> [Exercise objective]
For the listing below, report all lines that hold the word "mosi".

> [Given entries]
***

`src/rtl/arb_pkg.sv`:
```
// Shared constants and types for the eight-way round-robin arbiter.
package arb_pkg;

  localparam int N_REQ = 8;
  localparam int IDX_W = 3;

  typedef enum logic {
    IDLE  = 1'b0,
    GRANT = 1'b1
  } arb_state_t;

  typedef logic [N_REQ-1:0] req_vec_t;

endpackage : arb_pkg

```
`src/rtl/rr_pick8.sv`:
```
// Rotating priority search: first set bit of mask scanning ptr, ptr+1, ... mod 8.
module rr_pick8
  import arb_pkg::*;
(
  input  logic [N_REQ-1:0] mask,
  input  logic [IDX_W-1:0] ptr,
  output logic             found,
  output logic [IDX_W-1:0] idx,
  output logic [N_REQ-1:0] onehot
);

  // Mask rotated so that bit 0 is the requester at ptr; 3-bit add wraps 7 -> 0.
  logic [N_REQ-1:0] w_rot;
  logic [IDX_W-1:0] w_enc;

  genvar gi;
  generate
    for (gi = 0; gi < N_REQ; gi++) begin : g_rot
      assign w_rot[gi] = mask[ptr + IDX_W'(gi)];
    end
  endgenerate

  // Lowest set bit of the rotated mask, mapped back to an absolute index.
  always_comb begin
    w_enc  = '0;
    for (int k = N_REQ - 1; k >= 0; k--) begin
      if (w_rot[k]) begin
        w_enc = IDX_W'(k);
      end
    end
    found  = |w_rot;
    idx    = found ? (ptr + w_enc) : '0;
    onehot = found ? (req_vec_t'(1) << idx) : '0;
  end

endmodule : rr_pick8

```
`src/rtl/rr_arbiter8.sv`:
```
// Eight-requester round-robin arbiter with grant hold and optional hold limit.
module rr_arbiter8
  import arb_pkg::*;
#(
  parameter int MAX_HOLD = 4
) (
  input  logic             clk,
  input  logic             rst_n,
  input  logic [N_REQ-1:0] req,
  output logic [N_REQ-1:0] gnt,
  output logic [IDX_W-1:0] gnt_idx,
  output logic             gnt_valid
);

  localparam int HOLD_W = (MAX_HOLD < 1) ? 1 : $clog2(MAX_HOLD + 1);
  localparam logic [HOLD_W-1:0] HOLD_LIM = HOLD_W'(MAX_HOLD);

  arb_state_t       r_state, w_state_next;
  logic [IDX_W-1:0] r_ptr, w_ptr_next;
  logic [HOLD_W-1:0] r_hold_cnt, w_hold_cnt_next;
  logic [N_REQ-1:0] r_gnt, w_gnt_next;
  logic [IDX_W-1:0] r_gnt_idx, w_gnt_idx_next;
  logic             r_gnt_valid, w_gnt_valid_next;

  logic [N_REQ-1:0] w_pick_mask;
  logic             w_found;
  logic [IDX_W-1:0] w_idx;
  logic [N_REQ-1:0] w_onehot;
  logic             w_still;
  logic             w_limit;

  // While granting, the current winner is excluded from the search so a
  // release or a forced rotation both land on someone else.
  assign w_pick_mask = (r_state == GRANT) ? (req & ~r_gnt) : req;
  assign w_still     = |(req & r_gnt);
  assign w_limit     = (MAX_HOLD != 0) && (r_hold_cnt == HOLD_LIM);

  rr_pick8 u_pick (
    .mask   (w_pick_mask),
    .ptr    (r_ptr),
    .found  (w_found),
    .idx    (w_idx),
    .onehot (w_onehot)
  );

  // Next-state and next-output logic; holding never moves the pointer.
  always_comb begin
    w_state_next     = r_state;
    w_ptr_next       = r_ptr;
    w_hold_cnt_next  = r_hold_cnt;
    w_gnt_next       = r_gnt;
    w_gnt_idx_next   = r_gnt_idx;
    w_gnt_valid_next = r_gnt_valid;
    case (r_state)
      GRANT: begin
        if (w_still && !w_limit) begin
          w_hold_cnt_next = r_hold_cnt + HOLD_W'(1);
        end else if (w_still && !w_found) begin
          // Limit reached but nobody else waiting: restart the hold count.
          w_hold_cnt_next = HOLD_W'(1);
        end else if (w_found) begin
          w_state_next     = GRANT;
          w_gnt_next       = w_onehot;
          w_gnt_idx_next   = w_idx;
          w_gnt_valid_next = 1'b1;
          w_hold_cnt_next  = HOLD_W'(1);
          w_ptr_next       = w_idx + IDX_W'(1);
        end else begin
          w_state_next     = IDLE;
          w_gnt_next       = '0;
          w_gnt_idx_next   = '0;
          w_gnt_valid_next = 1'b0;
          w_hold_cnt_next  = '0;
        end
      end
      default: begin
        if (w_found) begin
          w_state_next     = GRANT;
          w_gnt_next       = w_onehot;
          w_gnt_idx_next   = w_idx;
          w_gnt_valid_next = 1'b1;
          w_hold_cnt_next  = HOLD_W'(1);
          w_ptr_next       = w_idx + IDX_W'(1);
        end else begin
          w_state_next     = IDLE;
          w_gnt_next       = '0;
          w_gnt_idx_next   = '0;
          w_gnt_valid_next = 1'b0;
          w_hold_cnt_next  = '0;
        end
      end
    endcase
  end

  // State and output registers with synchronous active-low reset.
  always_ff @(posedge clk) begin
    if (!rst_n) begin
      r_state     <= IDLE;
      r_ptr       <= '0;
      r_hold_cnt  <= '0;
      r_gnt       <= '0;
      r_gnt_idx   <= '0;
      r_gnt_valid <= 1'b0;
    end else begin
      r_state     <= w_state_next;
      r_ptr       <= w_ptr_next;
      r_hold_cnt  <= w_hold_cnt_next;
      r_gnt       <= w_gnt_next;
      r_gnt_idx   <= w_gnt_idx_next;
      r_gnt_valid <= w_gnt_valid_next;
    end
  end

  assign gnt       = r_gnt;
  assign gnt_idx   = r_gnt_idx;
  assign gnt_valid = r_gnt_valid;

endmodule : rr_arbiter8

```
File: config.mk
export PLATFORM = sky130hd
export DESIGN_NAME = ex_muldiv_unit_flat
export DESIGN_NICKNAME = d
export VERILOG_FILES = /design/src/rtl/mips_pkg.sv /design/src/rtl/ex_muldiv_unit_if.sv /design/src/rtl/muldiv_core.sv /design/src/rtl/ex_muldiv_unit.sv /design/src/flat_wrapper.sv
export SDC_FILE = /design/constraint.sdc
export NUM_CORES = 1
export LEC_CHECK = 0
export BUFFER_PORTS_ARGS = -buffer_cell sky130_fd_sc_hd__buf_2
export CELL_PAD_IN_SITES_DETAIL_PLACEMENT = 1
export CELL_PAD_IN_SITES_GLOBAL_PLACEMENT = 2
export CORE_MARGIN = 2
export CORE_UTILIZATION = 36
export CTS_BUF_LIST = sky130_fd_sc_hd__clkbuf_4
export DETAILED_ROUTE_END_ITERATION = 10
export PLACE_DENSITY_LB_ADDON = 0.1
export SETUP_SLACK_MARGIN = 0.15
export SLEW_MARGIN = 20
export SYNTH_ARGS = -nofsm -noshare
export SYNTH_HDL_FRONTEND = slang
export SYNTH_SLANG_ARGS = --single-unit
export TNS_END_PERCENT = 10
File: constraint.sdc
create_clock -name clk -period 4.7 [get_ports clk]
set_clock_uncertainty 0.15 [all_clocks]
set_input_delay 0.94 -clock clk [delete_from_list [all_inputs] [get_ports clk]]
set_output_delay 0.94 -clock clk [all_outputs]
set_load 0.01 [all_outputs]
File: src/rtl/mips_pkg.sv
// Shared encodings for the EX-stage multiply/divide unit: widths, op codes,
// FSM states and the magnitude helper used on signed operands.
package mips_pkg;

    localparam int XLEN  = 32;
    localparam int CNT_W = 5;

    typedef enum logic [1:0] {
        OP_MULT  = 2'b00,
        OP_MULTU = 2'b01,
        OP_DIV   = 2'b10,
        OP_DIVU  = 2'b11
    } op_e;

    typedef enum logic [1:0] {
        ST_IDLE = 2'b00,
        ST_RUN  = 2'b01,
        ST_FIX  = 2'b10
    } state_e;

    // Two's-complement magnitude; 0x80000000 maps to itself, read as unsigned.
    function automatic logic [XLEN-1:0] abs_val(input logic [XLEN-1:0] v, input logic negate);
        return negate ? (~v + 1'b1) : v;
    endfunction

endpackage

***

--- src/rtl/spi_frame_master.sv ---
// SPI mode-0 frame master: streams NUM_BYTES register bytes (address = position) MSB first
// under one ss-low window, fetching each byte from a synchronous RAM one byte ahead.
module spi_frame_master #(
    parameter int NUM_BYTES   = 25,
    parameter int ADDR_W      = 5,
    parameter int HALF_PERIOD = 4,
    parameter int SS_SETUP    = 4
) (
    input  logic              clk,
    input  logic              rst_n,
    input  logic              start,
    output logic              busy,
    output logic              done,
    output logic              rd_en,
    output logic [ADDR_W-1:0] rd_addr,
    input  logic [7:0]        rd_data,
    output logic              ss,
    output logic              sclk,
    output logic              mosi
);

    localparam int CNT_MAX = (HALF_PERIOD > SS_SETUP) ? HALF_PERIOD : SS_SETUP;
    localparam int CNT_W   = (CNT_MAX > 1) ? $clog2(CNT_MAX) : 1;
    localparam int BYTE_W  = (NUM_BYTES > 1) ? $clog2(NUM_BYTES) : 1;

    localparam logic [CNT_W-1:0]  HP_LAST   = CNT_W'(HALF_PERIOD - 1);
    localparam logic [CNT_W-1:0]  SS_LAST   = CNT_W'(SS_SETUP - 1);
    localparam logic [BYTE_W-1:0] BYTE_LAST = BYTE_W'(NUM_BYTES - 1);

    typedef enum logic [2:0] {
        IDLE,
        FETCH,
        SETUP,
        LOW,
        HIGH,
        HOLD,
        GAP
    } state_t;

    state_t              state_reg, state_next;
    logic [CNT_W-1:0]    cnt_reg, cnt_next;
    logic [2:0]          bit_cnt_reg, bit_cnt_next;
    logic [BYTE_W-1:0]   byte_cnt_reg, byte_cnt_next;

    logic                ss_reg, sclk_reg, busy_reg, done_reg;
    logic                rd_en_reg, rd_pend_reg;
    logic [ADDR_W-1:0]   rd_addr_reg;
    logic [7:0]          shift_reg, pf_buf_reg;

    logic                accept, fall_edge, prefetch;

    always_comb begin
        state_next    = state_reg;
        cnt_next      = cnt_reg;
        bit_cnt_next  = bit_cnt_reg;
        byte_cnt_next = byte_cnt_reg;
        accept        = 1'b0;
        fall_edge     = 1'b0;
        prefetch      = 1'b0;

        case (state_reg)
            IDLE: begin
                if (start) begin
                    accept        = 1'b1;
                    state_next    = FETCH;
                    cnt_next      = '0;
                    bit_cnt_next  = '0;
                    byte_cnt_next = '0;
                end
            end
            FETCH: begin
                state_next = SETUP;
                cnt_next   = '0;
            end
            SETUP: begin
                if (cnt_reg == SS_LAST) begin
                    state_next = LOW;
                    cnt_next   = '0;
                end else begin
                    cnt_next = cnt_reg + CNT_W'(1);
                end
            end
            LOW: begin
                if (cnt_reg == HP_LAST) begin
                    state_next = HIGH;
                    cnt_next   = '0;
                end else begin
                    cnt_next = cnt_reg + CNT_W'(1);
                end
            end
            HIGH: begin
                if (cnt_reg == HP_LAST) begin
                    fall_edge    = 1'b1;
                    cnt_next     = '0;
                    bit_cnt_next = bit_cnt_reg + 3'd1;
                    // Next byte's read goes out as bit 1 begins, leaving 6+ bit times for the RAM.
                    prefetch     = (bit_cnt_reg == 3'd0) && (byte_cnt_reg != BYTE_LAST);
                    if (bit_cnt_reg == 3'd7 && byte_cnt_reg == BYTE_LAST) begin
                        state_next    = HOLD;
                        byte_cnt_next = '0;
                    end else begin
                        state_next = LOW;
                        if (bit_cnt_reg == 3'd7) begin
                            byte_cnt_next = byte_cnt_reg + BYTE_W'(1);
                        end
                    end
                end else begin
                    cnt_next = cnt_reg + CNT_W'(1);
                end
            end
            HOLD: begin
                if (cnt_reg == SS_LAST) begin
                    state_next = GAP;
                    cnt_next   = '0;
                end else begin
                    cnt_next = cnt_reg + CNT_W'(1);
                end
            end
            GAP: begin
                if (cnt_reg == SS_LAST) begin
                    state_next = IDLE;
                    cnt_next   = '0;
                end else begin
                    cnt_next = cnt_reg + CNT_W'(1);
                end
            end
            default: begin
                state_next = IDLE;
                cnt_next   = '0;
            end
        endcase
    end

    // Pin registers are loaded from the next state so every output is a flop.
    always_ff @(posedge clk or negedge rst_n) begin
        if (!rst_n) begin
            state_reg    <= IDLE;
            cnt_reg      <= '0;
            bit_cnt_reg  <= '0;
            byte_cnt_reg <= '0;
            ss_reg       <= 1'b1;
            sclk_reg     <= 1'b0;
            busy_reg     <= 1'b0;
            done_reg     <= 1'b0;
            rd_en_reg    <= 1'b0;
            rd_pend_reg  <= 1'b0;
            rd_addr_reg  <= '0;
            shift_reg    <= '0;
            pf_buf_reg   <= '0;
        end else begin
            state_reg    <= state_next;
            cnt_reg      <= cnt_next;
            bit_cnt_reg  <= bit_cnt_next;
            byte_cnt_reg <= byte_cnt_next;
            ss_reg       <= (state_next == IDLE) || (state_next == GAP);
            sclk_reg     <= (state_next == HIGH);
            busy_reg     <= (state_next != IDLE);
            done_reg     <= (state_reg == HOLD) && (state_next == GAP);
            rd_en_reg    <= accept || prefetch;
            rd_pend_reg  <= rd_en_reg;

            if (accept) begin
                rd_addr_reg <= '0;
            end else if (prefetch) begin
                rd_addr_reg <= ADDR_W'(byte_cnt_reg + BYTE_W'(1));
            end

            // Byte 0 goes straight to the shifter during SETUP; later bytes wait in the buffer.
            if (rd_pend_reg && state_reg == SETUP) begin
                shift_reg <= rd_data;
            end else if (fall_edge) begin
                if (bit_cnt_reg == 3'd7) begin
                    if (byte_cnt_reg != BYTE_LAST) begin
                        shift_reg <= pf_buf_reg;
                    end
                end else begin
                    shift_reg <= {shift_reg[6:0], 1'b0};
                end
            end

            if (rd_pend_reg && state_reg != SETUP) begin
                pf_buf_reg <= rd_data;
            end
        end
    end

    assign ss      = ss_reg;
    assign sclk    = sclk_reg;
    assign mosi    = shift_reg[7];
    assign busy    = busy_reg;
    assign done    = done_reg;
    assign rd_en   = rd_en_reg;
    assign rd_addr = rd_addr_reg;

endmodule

***

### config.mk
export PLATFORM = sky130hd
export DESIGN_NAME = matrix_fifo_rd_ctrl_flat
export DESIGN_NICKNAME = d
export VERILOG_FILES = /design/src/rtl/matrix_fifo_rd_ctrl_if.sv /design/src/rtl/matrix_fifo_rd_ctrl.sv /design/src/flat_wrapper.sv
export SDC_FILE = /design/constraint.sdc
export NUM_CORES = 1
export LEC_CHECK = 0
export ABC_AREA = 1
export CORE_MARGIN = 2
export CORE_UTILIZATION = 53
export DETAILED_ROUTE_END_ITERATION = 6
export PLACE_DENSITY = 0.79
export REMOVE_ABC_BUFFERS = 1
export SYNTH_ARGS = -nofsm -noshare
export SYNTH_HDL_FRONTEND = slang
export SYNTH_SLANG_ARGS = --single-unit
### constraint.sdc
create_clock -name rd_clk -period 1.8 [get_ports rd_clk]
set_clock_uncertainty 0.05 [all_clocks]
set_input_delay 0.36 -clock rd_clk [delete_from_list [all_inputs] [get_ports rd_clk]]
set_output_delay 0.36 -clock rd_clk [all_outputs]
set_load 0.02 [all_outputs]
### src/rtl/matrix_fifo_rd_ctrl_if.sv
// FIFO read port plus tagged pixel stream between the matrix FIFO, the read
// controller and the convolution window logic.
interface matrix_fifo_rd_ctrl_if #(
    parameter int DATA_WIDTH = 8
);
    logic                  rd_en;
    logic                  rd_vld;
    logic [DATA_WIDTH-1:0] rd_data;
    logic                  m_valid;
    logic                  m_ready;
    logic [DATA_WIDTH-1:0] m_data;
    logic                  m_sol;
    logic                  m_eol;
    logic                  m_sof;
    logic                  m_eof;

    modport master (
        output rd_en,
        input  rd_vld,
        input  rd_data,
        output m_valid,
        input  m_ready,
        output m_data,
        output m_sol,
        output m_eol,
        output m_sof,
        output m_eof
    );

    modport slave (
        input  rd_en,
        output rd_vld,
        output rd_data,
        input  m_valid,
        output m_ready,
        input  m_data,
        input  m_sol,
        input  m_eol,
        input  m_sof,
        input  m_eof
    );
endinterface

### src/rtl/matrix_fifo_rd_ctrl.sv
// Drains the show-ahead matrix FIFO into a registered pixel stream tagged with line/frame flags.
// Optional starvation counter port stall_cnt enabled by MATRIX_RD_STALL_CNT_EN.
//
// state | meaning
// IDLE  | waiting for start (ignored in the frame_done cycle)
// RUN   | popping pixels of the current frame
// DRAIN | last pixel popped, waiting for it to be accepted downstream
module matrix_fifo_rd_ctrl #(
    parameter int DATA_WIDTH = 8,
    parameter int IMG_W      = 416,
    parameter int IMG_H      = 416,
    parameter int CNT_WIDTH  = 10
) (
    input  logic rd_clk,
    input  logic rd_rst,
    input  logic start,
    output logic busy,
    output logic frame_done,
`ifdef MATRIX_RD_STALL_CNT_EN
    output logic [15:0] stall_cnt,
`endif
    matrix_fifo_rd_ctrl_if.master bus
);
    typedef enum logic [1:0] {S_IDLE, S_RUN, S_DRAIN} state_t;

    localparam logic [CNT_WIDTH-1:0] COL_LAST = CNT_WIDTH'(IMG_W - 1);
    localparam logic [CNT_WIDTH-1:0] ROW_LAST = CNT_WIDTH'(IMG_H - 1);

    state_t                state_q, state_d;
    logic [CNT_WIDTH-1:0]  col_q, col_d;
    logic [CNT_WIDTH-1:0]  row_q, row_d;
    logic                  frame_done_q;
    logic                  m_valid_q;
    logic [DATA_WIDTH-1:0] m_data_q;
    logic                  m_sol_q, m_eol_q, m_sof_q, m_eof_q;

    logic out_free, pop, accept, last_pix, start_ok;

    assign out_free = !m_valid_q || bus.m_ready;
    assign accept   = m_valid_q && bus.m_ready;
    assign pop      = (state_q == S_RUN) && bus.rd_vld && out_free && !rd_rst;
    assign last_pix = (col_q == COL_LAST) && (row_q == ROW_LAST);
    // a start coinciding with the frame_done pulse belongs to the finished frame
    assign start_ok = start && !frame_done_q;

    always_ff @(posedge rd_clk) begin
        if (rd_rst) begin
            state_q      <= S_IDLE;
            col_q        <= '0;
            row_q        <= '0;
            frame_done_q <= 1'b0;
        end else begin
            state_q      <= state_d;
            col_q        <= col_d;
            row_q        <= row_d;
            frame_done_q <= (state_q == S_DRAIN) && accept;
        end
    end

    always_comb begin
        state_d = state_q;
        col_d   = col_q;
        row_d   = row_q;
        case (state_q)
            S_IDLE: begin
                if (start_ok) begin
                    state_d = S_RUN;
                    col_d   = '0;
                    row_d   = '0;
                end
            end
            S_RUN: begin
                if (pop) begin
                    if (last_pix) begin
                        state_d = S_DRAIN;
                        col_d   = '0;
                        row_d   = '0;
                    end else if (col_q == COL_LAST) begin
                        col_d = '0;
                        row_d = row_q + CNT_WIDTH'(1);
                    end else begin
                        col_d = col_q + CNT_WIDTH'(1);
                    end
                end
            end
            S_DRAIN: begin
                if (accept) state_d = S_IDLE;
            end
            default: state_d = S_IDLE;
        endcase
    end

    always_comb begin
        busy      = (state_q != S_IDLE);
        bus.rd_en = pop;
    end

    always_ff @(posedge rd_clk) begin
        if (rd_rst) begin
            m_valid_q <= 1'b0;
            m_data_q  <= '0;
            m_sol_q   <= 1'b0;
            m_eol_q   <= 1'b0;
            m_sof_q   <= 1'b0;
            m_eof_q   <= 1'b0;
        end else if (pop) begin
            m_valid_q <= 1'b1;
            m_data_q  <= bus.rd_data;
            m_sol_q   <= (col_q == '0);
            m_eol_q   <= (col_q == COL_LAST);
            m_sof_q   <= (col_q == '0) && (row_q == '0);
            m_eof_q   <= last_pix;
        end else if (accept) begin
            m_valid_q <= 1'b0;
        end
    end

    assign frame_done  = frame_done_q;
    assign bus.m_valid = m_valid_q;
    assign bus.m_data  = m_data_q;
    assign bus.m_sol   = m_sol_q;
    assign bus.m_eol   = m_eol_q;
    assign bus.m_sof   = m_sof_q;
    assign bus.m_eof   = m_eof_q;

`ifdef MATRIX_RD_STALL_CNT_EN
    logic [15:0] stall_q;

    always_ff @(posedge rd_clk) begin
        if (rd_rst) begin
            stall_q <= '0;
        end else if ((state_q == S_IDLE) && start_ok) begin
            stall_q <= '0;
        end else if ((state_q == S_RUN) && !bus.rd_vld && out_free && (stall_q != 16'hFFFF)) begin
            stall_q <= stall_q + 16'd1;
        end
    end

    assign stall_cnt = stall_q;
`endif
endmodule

***

> [Answer section]
    output logic              mosi
    assign mosi    = shift_reg[7];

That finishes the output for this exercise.